[[ Entries provided open ]]
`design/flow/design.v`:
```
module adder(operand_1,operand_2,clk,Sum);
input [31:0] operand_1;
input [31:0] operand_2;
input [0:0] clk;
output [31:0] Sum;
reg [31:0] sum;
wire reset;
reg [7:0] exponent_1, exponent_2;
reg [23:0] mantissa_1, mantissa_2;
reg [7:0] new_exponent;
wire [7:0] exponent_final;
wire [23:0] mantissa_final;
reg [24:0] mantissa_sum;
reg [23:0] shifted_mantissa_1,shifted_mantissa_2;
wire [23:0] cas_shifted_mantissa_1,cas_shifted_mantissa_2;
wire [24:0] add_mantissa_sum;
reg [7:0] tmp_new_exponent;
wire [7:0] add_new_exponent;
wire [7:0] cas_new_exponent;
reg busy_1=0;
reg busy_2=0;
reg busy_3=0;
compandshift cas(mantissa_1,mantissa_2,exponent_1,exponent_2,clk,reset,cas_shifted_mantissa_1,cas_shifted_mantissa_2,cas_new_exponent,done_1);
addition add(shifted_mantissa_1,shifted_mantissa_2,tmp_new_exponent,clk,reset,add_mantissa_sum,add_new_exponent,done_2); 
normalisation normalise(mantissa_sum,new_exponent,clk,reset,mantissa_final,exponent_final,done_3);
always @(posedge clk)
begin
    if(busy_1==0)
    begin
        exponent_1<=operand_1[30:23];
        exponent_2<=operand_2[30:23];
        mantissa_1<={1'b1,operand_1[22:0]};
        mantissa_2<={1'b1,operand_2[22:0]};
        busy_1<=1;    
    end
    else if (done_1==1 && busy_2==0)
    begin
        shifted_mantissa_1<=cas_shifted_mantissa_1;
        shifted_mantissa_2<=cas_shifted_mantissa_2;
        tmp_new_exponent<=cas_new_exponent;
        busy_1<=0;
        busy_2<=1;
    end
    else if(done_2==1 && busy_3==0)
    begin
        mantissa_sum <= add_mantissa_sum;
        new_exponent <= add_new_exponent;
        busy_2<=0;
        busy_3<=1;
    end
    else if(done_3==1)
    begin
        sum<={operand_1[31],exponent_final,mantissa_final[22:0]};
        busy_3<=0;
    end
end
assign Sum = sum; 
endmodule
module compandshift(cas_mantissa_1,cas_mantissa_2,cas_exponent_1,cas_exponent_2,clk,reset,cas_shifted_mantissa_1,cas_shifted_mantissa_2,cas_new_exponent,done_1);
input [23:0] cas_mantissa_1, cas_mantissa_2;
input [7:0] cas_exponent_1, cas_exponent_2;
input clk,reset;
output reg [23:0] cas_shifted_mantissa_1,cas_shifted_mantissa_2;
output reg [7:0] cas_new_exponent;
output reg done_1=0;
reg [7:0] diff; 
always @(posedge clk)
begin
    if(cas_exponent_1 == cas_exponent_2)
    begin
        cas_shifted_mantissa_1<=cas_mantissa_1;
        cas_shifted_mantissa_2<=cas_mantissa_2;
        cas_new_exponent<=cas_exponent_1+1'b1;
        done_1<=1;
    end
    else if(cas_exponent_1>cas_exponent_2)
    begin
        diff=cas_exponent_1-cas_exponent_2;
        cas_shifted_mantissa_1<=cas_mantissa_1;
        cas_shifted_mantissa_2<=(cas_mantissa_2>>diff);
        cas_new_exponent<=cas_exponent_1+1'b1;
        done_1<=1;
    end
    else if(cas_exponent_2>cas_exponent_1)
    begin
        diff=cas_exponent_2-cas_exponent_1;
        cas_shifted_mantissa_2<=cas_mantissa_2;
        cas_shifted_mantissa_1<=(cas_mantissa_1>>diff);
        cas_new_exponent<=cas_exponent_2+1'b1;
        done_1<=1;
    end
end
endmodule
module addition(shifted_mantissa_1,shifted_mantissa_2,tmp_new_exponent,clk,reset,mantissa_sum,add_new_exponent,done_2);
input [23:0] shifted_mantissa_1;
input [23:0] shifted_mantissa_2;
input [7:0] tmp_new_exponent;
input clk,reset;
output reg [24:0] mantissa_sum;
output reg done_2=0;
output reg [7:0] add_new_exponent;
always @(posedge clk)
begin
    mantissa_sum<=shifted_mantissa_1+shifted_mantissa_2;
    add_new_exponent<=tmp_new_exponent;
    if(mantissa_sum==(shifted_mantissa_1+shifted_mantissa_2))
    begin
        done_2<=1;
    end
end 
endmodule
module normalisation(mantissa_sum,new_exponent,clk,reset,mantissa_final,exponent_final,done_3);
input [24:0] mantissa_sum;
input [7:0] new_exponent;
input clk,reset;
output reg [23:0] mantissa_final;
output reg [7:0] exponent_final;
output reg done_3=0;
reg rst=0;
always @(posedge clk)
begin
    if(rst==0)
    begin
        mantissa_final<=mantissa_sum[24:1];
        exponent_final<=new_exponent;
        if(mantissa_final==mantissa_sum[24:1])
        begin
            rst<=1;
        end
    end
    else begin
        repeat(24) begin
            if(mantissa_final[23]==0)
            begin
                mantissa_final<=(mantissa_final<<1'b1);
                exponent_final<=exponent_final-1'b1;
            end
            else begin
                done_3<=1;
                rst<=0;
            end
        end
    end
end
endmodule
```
[[ Entries provided closed ]]
Select from the material above each line in which the string "reset" appears, and list those lines.

wire reset;
compandshift cas(mantissa_1,mantissa_2,exponent_1,exponent_2,clk,reset,cas_shifted_mantissa_1,cas_shifted_mantissa_2,cas_new_exponent,done_1);
addition add(shifted_mantissa_1,shifted_mantissa_2,tmp_new_exponent,clk,reset,add_mantissa_sum,add_new_exponent,done_2); 
normalisation normalise(mantissa_sum,new_exponent,clk,reset,mantissa_final,exponent_final,done_3);
module compandshift(cas_mantissa_1,cas_mantissa_2,cas_exponent_1,cas_exponent_2,clk,reset,cas_shifted_mantissa_1,cas_shifted_mantissa_2,cas_new_exponent,done_1);
input clk,reset;
module addition(shifted_mantissa_1,shifted_mantissa_2,tmp_new_exponent,clk,reset,mantissa_sum,add_new_exponent,done_2);
input clk,reset;
module normalisation(mantissa_sum,new_exponent,clk,reset,mantissa_final,exponent_final,done_3);
input clk,reset;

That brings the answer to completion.